The love of my life disappeared before my eyes, but what I saw in the most intimate way is happening all around us in the West. What has been happening since Oct. 7 in Israel and Gaza, and now Iran, and in American politics is part of something bigger than just the Jewish state’s own fight for survival. It is also something that cannot be bombed away. Anti-Semitism may be a symptom of evil and a virus, but it is one that can be beaten with effort and the spiritual fever needed to eliminate it.  John Paul II hinted at the answer when he called for a “collaboration in favor of man” between Jews and Christians. This kind of collaboration is based on personal relationships, common connection, and work towards the Good, and renewed and explicit acknowledgement of God and the moral universe His revelation offers.

When reason and revelation are combined, they offer not only clarity on the path to truth and discovery but also power beyond measure. The evil and anti-Semitism I saw emerging in someone I loved was not only dark and vengeful, but was ultimately based on nothing. It was an absence of truth, and a cluster of lies that reason could not undo. At the same time, as chilling as evil and nothingness are, truth and light are not hard to find for those who want to grasp them.

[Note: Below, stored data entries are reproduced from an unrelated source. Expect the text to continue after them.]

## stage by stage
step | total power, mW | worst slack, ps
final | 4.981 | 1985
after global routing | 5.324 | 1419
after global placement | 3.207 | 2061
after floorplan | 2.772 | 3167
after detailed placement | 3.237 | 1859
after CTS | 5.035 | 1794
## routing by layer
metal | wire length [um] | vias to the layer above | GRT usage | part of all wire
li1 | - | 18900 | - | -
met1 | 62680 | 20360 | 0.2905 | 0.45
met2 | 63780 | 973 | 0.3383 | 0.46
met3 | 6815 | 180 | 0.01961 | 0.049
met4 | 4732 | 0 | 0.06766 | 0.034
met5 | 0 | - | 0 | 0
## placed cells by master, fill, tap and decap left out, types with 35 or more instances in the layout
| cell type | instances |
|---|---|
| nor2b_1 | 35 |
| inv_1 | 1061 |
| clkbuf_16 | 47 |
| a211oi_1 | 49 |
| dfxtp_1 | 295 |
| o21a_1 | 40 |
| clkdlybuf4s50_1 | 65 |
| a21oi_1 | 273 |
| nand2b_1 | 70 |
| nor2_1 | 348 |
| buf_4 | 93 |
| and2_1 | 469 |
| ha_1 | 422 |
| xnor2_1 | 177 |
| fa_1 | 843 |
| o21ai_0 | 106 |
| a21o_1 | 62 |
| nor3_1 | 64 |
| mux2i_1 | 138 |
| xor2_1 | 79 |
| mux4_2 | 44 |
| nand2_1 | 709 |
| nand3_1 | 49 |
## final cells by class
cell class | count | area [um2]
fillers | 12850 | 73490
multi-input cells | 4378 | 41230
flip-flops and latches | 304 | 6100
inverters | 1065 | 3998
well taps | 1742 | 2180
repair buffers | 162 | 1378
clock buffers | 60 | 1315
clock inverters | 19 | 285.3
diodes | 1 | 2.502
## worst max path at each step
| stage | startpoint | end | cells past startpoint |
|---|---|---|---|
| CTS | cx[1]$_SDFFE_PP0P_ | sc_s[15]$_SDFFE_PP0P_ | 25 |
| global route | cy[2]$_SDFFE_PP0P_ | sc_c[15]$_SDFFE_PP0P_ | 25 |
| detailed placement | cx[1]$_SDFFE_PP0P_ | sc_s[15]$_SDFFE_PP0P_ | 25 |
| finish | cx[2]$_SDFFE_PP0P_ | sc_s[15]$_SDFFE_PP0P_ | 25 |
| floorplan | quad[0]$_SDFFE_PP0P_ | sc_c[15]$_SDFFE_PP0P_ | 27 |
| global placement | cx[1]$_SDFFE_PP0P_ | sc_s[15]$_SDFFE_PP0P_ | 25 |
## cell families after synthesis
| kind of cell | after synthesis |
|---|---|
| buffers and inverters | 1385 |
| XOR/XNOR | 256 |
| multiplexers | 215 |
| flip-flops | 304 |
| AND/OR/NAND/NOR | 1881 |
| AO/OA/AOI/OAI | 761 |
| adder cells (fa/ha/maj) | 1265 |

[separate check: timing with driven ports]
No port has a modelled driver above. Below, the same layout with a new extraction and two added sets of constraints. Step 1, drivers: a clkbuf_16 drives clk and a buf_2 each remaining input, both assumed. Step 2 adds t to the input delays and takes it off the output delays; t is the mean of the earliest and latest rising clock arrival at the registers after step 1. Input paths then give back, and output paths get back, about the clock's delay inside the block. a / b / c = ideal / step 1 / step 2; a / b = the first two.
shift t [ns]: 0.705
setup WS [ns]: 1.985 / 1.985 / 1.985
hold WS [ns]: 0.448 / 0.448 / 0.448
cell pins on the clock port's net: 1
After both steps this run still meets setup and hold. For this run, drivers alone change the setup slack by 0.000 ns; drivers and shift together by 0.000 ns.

During WWII, the Polish Franciscan priest Maximilian Kolbe ran an anti-Nazi publication out of his monastery and hid 2,000 Jews from persecution before volunteering to take the place of a man condemned to die in Auschwitz. Deitrich Bonhoeffer opposed the Nazification of the German Church. In Greece, the Orthodox Archbishop Damaskinos Papandreou rallied Greek Christians to protect Jews from the Final Solution, with 600 priests, the Greek police, and others risking their lives to save the innocent as a result of his leadership. People like Kolbe, Bonhoeffer, and Damaskinos are but a few who refused to let light disappear in a world stacked against them. Anti-Semites who seek Jewish destruction ultimately want to destroy the Christian West along with it. Things are not yet this bad in America. The goal must be to not let America’s current war with evil reach that point.

Ideas ultimately lead to action, and the awareness of evil and the realization of truth are only the first steps to enacting John Paul II’s prescription against anti-Semitism and the evil it represents. This is a personal kind of effort, and one that must be re-infused into our institutions and education system if the West is to survive. It is also an effort that begins with us as individuals to confront the evil near us. Trust me when I say that evil is never far away. It is in our homes, workplaces, and potentially even our loved ones. It is closer than you think. We rarely notice because evil is quiet until it is too late; and yet, it can emerge with a vengeance within all of us.

Fortunately, the cure is also within you.